Dataset:
For this case study, we have taken data of transactions made by credit cards in September 2013 by European Cardholders from Kaggle.com:
Credit Card Fraud Detection Data
The datasets contains transactions made by credit cards in September 2013 by European cardholders. This dataset contains transactions that occurred in two days, where we have 492 frauds out of 284,807 transactions. The dataset is highly unbalanced, the positive class (frauds) account for 0.172% of all transactions.
The data set comprises 31 columns. All columns are anonymized except 'Time', 'Amount' and 'Feature'. Apart from these 3 columns, there are 28 columns with the name 'V1', 'V2' to 'V28'. Features V1, V2, ... V28 are the principal components obtained with PCA.

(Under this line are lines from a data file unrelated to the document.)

From an optimization exercise on the open Yosys and OpenROAD flow, aimed at small area, a short achievable clock period and few clock cycles per item; shortcuts taken in it are not production practice. Only simulation tests tie the RTL to the original design; equivalence was not proved. Power and IR drop assume default switching activity.

<file path="run.sh">
#!/bin/bash
# synth_recipe.tcl (not shown) runs the flow's synth.tcl, then flattens the netlist and writes it again
# the make line also repeats each setting of config.mk as NAME=value (left out here)
make -C /OpenROAD-flow-scripts/flow DESIGN_CONFIG=/design/flow/config.mk WORK_HOME=/design/flow/orfs CLKGATE_MAP_FILE= SYNTH_SCRIPT=/design/flow/synth_recipe.tcl finish
</file>
<file path="config.mk">
export PLATFORM = sky130hd
export DESIGN_NAME = mips_core
export DESIGN_NICKNAME = mips_core
export VERILOG_FILES = /design/flow/design.v
export SDC_FILE = /design/flow/constraint.sdc
export NUM_CORES = 4
export LEC_CHECK = 0
export CAP_MARGIN = 20
export CORE_MARGIN = 2
export CORE_UTILIZATION = 30
export PLACE_DENSITY = 0.45
export SLEW_MARGIN = 20
</file>
<file path="constraint.sdc">
create_clock -name core_clock -period 5.5 [get_ports {clk}]
set_input_delay 1.1000 -clock core_clock [delete_from_list [all_inputs] [get_ports {clk}]]
set_output_delay 1.1000 -clock core_clock [all_outputs]
set_load 0.01 [all_outputs]
</file>
Context: an optimization exercise on an open-source flow, tuned for small area, a short achievable clock period and few clock cycles. The choices shown serve that exercise and are no tape-out recipe. Where RTL was checked, it was by simulation tests only, not by an equivalence proof against the original. Power figures rest on the tool's default switching activity, not on a simulated workload.

== tundra ==
==> flow/design.v (excerpt) <==
module dma_top (
    input  logic                        CLK,
    input  logic                        RSTN,
    output logic                        INTR,
    input  logic                        PSEL,
    input  logic                        PENABLE,
    output logic                        PREADY,
    input  logic                        PWRITE,
    input  logic [dma_pkg::PADDR_W-1:0] PADDR,
    input  logic [dma_pkg::DATA_W-1:0]  PWDATA,
    output logic [dma_pkg::DATA_W-1:0]  PRDATA,
    output logic                        mem0_en,
    output logic [dma_pkg::BE_W-1:0]    mem0_we,
    output logic [dma_pkg::WORD_AW-1:0] mem0_addr,
    output logic [dma_pkg::DATA_W-1:0]  mem0_wdata,
    input  logic [dma_pkg::DATA_W-1:0]  mem0_rdata,
    output logic                        mem1_en,
    output logic [dma_pkg::BE_W-1:0]    mem1_we,
    output logic [dma_pkg::WORD_AW-1:0] mem1_addr,
    output logic [dma_pkg::DATA_W-1:0]  mem1_wdata,
    input  logic [dma_pkg::DATA_W-1:0]  mem1_rdata
);
For scale: roughly 210 flip-flops, roughly 270 I/O pins, ~0.011 mm^2 of cells after synthesis.
export LEC_CHECK = 0
export CAP_MARGIN = 20
export CORE_MARGIN = 2
export CORE_UTILIZATION = 60
export SLEW_MARGIN = 20
create_clock -name core_clock -period 6.0 [get_ports {CLK}]
standard.sh (not shown) runs the stock make flow with config.mk's settings and CLKGATE_MAP_FILE= SYNTH_SCRIPT=/design/flow/synth_recipe.tcl, a recipe that flattens the netlist after the stock synthesis.
==> flow/flow/run.sh <==
#!/bin/bash
# Standard ORFS layout (standard.sh) with changes to port buffers and CTS.
set -euo pipefail
export BUFFER_PORTS_ARGS="-buffer_cell sky130_fd_sc_hd__buf_1"
export CTS_ARGS="-sink_clustering_enable -repair_clock_nets -dont_use_dummy_load -buf_list sky130_fd_sc_hd__clkbuf_4 -sink_clustering_size 25"
bash standard.sh > standard_make.log 2>&1
> inputs changed (tundra -> raven)
- CORE_UTILIZATION changed from 60 to 40
==> flow/flow/run.sh <==
#!/bin/bash
# Standard ORFS layout (standard.sh) with two changes:
#  - port buffers use buf_1 instead of the default clkdlybuf4s50_1
#  - CTS inserts no dummy loads
set -euo pipefail
export BUFFER_PORTS_ARGS="-buffer_cell sky130_fd_sc_hd__buf_1"
export CTS_ARGS="-sink_clustering_enable -repair_clock_nets -dont_use_dummy_load"
bash standard.sh > standard_make.log 2>&1
### Flow results
Re final period utilization: raven and tundra aren't equal, and the lower value belongs to raven.
Going from tundra to raven, the global-route usage was found to have gone down by 8.3 points.
Number of clock buffer instances in the layout on raven is down relative to tundra.
Diff raven..tundra | total congestion overflow | unchanged
raven reports a higher first-pass GRT wire length than tundra does.
From tundra to raven, number of distinct library cells after synthesis did not move at all.
Comparing raven and tundra, the lower data arrival time of the worst path was measured on raven.
Summary — non-clock buffer share of cell area, raven relative to tundra: lower, by 0.27 points.
Lower pin count of the biggest net entering global routing was reported by tundra, not raven.
Looking at combinational power, raven sits about 1% higher than tundra does.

The result is "Feature" (last column) representing whether the transaction is fraudulent or not. Feature 1 means Fraud and 0 means 'No Fraud'
Can we detect any type of fraud?
Yes, we can detect any type of fraud provided the required data are available. However, please note that we may have to feature engineering to improve the overall fraud detection rate.

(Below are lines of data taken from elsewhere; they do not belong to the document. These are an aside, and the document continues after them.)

From an optimization exercise on the open Yosys and OpenROAD flow, aimed at a short achievable clock period, few clock cycles and low power; shortcuts taken in it are not production practice. At most, simulation tests tie the RTL to the original design; equivalence was not proved. No activity file was given, so power comes from the tool's default toggle rates.

== v46 ==
Design armCore, start of the top module:
module armCore (
    input logic clk,
    input logic reset,
    output logic [31:0] adr,
    output logic [31:0] writeData,
    input logic [31:0] readData,
    output logic memWrite
);
    logic [10:2] pc;         
    logic [31:0] ir;
    logic [31:0] opA, opB;
    logic exDp;              
    logic exMem;             
    logic exStore;           
    logic exBr;              
    logic exSeq;             
    logic flagN, flagZ, flagC, flagV;
    logic [31:0] regs [0:14];
    function automatic logic condTest(input logic [3:0] c, input logic n, input logic z,
                                      input logic cf, input logic v);
        case (c)
            4'b0000: condTest = z;
            4'b0001: condTest = ~z;
            4'b0010: condTest = cf;
            4'b0011: condTest = ~cf;
            4'b0100: condTest = n;
            4'b0101: condTest = ~n;
            4'b0110: condTest = v;
            4'b0111: condTest = ~v;
            4'b1000: condTest = cf & ~z;
            4'b1001: condTest = ~cf | z;
            4'b1010: condTest = (n == v);
            4'b1011: condTest = (n != v);
            4'b1100: condTest = ~z & (n == v);
            4'b1101: condTest = z | (n != v);
            4'b1110: condTest = 1'b1;
            default: condTest = 1'b0;
        endcase
    endfunction
    logic [3:0] rd;
    logic loadBit;
    assign loadBit = ir[20];
    assign rd = ir[15:12];
    logic exAnd, exEor, exOrr, exAdd, exSub;     
    logic exFlagNZ, exFlagCV;                    
    logic [31:0] aluResult;
    logic [32:0] sum;
    logic newN, newZ, newC, newV;
    logic zAdd, zSub, zEor, zAnd, zOrr;
    armAdd32 aluAdd (.a(opA), .b(opB), .cin(exSub), .s(sum));
  ...
Settings: LEC_CHECK=0, ABC_CLOCK_PERIOD_IN_PS=2500, CAP_MARGIN=20, CORE_MARGIN=2, CORE_UTILIZATION=40, CTS_BUF_LIST=sky130_fd_sc_hd__clkbuf_8, CTS_CLUSTER_DIAMETER=50, CTS_CLUSTER_SIZE=24, SETUP_SLACK_MARGIN=3.5, SLEW_MARGIN=20, SYNTH_HIERARCHICAL=1, SYNTH_MINIMUM_KEEP_SIZE=0; clock period 7.5 ns.
run.sh (not shown) runs the stock make flow with config.mk's settings and CLKGATE_MAP_FILE= SYNTH_SCRIPT=/design/flow/synth_recipe.tcl, a recipe that flattens the netlist after the stock synthesis.
Testbench counts of v46, summed over its fixed seeds: cycles 79,078.
The inputs of v23 differ from those of v46 as listed below.
Settings: removing CTS_BUF_LIST (formerly sky130_fd_sc_hd__clkbuf_8); removing CTS_CLUSTER_SIZE (formerly 24); removing CTS_CLUSTER_DIAMETER (formerly 50).
## What came out
- Lower clock share of power was reported by v46, not v23.
- In terms of global-route total usage across every layer, v23 and v46 differ only marginally.
- On sequential cell area, v46 tracks v23 almost exactly.
- Filler-free cell count of the finished design, v46 and v23: lower on v23
- v23 vs v46: count of clock-buffer cells in the layout up in v23
- Compared v46 against v23; sequential power within noise.
#### Input delta (v40 over v23)
Settings: setting CTS_CLUSTER_DIAMETER to 60 for the first time; setting CTS_CLUSTER_SIZE to 30 for the first time; setting CTS_BUF_LIST to sky130_fd_sc_hd__clkbuf_16 for the first time.
## What came out
Routed length on met2 up about 1% in v40 wrt v23
v40: share of power burned in the clock network is 3.1 points lower than what v23 reported.
On area growth from synthesis to final layout, the higher figure sits with v23, not v40.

Result: Top 1,000 Fraudulent Transactions
We have selected the dataset in "Discover" and asked to find out top 1,000 fraudulent transactions. Below, we give the screenshot of "Discover":
When we click on "Result" button, we see the following result (given screenshot of Result):
We find that out of 1,000 top rows; 182 rows are of Fraudulent transactions. Please note that there are 492 fraudulent transactions out of total 284,807 transactions. Thus, fraudulent transactions account for 0.172% of all transactions. If we take random 1,000 rows, we are expected to get 1.72 (or 2) rows containing fraudulent transactions. However, we got 182 rows (which is better than 100 times) of Fraudulent transactions without any feature engineering using "Discover". Below, we give screenshot of the result:
Result 2: Top 1,000 Fraudulent transactions
We got first result wherein we got 182 fraudulent transactions out of top 1,000 top transactions selected by "Discover". This was better than 100 times in comparison of random 1,000 rows. However, getting 182 out of total 492 fraudulent transactions means we have achieved accuracy of around 37% that is not good enough for banks.

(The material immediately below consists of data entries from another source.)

Background: an optimization exercise with open tools, aiming at small area, a short achievable clock period and few clock cycles per item. Do not read the settings as production practice. No activity file was given, so power comes from the tool's default toggle rates.

the reference run:
==> flow/design.v <==
`timescale 1ns / 1ps
package stfm_pkg;
  localparam int FREQ_W   = 26;
  localparam int TIME_W   = 32;
  localparam int MODE_LSB = 3;
  localparam logic [FREQ_W-1:0] FREQ_MAX = {FREQ_W{1'b1}};
  typedef enum logic [1:0] {
    CMD_WRITE = 2'd0,
    CMD_SYNC  = 2'd1,
    CMD_RESET = 2'd2,
    CMD_NOP   = 2'd3
  } cmd_code_t;
  typedef struct packed {
    logic [1:0]        command;
    logic [7:0]        latch_data;
    logic [TIME_W-1:0] cycle_time;
  } cmd_t;
  typedef struct packed {
    logic [FREQ_W-1:0] tone_frequency;
    logic [7:0]        latch_value;
    logic [1:0]        video_mode;
  } res_t;
  typedef struct packed {
    logic done;
    logic saturated;
  } div_status_t;
endpackage
`timescale 1ns / 1ps
`timescale 1ns / 1ps
module speaker_tone_frequency_meter_top #(
  parameter int CYCLES_PER_SECOND = 3546900
) (
  input  logic            clk,
  input  logic            rst,
  input  logic            cmd_valid,
  output logic            cmd_stall,
  input  logic [1:0]      cmd_command,
  input  logic [7:0]      cmd_latch_data,
  input  logic [31:0]     cmd_cycle_time,
  output logic            res_valid,
  input  logic            res_stall,
  output logic [25:0]     res_tone_frequency,
  output logic [7:0]      res_latch_value,
  output logic [1:0]      res_video_mode
);
  localparam int FW = stfm_pkg::FREQ_W;
  localparam int TW = stfm_pkg::TIME_W;
  localparam int PW = 59;
  localparam int LW = FW + 1;
  localparam int NW = 53;
  localparam int SK = 8;
  localparam logic [NW-1:0] HALF_RATE = NW'(CYCLES_PER_SECOND / 2);
  localparam int KB = $clog2(CYCLES_PER_SECOND / 2 + 1);
  localparam logic [NW-1:0] P_LAST    = NW'((64'(CYCLES_PER_SECOND / 2) << TW) -
                                            64'(CYCLES_PER_SECOND / 2));
  logic [7:0]     latch_byte;
  logic [TW-1:0]  last_toggle_time;
  logic [PW-1:0]  prod;
  logic [TW-1:0]  gap_acc;
  logic [FW-1:0]  frequency_reg;
  logic           rv;
  logic           busy;
  logic           div;
  logic           fix;
  logic           hold;
  logic           gcalc;
  logic           chk;
  logic           sat;
  logic [4:0]     cnt;
  logic           accept;
  logic           acc_w;
  logic           acc_s;
  logic           acc_r;
  logic           tog;
  logic           toggle;
  logic           t_nz;
  logic           t_nz_d;
  logic           back;
  logic [TW:0]    shifted;
  logic [TW:0]    add_b;
  logic           add_c;
  logic [TW+2:0]  add_w;
  logic [TW+1:0]  add_s;
  logic           ge;
  logic [TW-1:0]  rem_next;
  logic [TW+SK:0] g_or;   
  logic           skip;
  logic           skip2;
  logic           eligible;
  assign cmd_stall          = hold | (rv & res_stall);
  assign accept             = cmd_valid & ~cmd_stall;
  assign toggle             = cmd_latch_data[0] ^ latch_byte[0];
  assign t_nz               = t_nz_d;
  assign back               = cmd_cycle_time < last_toggle_time;
  assign res_valid          = rv;
  assign res_tone_frequency = frequency_reg;
  assign res_latch_value    = latch_byte;
  assign res_video_mode     = latch_byte[stfm_pkg::MODE_LSB +: 2];
  assign shifted  = prod[PW-1:LW-1];
  always_comb begin
    if (gcalc) begin
      add_b = {1'b0, last_toggle_time};
      add_c = 1'b1;
    end else if (div) begin
      add_b = ~shifted;
      add_c = 1'b0;
    end else if (fix) begin
      add_b = ~{last_toggle_time, 1'b0};
      add_c = 1'b1;
    end else begin
      add_b = {last_toggle_time, 1'b0};
      add_c = 1'b0;
    end
  end
  assign add_w    = {2'b0, gap_acc, 1'b1} + {1'b0, add_b, add_c};
  assign add_s    = add_w[TW+2:1];
  assign ge       = ~add_s[TW+1];
  assign rem_next = ge ? ~add_s[TW-1:0] : shifted[TW-1:0];
  always_comb begin
    g_or = '0;
    for (int i = TW - 1; i >= 0; i--) g_or[i] = g_or[i+1] | gap_acc[i];
  end
  assign skip     = (cnt > 5'(SK)) && g_or[SK] && ((prod[PW-1:LW] & ~g_or[TW+SK:SK+1]) == '0);
  assign skip2    = (cnt > 5'd2) && g_or[2] && ((prod[PW-1:LW] & ~g_or[TW+2:3]) == '0);
  assign eligible = t_nz && (prod[PW-1:KB] != '0);
  assign acc_w = accept && (cmd_command == 2'd0);
  assign acc_s = accept && (cmd_command == 2'd1);
  assign acc_r = accept && (cmd_command == 2'd2);
  assign tog   = acc_w && toggle;
  always_ff @(posedge clk) begin
    if (rst) begin
      latch_byte       <= '0;
      t_nz_d           <= 1'b0;
      frequency_reg    <= '0;
      rv               <= 1'b0;
      busy             <= 1'b0;
      div              <= 1'b0;
      fix              <= 1'b0;
      hold             <= 1'b0;
      gcalc            <= 1'b0;
      chk              <= 1'b0;
      sat              <= 1'b0;
    end else begin
      if (rv && !res_stall) rv <= 1'b0;
      if (fix) begin
        fix  <= 1'b0;
        hold <= 1'b0;
      end
      if (accept) begin
        rv <= 1'b1;
      end
      if (acc_w) begin
        latch_byte <= cmd_latch_data;
      end
      if (tog) begin
        t_nz_d           <= (cmd_cycle_time != '0);
        if (t_nz && back) begin
          fix  <= 1'b1;
          hold <= 1'b1;
        end
      end
      if (acc_s) begin
        if (eligible) begin
          busy  <= 1'b1;
          hold  <= 1'b1;
          gcalc <= 1'b1;
          rv    <= 1'b0;
        end else begin
          t_nz_d           <= 1'b0;
          frequency_reg    <= '0;
        end
      end
      if (gcalc) begin
        t_nz_d           <= 1'b0;
        gcalc            <= 1'b0;
        div              <= 1'b1;
        chk              <= 1'b1;
      end
      if (acc_r) begin
        latch_byte       <= '0;
        t_nz_d           <= 1'b0;
        frequency_reg    <= '0;
      end
      sat <= 1'b0;
      if (div) begin
        chk <= 1'b0;
        sat <= chk && ge;
        if (chk && gap_acc == '0) begin
          frequency_reg <= '0;
          busy          <= 1'b0;
          div           <= 1'b0;
          hold          <= 1'b0;
          rv            <= 1'b1;
        end else if (sat) begin
          frequency_reg <= stfm_pkg::FREQ_MAX;
          busy          <= 1'b0;
          div           <= 1'b0;
          hold          <= 1'b0;
          rv            <= 1'b1;
        end else if (cnt == 5'd1) begin
          frequency_reg <= {prod[FW-2:0], ge};
          busy          <= 1'b0;
          div           <= 1'b0;
          hold          <= 1'b0;
          rv            <= 1'b1;
        end
      end
    end
  end
  always_ff @(posedge clk) begin
    if (tog) begin
      last_toggle_time <= cmd_cycle_time;
    end
    if (tog && !t_nz) begin
      prod    <= '0;
      gap_acc <= ~cmd_cycle_time;
    end else begin
      if (tog) begin
        prod[NW-1:0] <= (prod[NW-1:0] == P_LAST) ? '0 : prod[NW-1:0] + HALF_RATE;
      end else if (div) begin
        if (skip) begin
          prod <= {prod[PW-SK-1:0], SK'(0)};
        end else if (skip2) begin
          prod <= {prod[PW-3:0], 2'b0};
        end else begin
          prod <= {rem_next, prod[LW-2:0], ge};
        end
      end
      if ((tog && back) || fix || gcalc) begin
        gap_acc <= add_s[TW-1:0];
      end
    end
    if (!div) begin
      cnt <= 5'(LW);
    end else if (skip) begin
      cnt <= cnt - 5'(SK);
    end else if (skip2) begin
      cnt <= cnt - 5'd2;
    end else begin
      cnt <= cnt - 5'd1;
    end
  end
endmodule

To achieve, better result, we have done auto feature engineering facility provided by "Discover" and got the following result:
Below, we give feature and its value found by "Discover":
V17 = 32.3877
V14 = 11.1417
V12 = 8.9469
V16 = 3.0463
V3 = 0.172
We have taken top 4 features and created a new dataset with the features 'Time', V12, V14, V16, V17, Amount and Feature. We have ignored the column "V3" because its value is too small (below 1).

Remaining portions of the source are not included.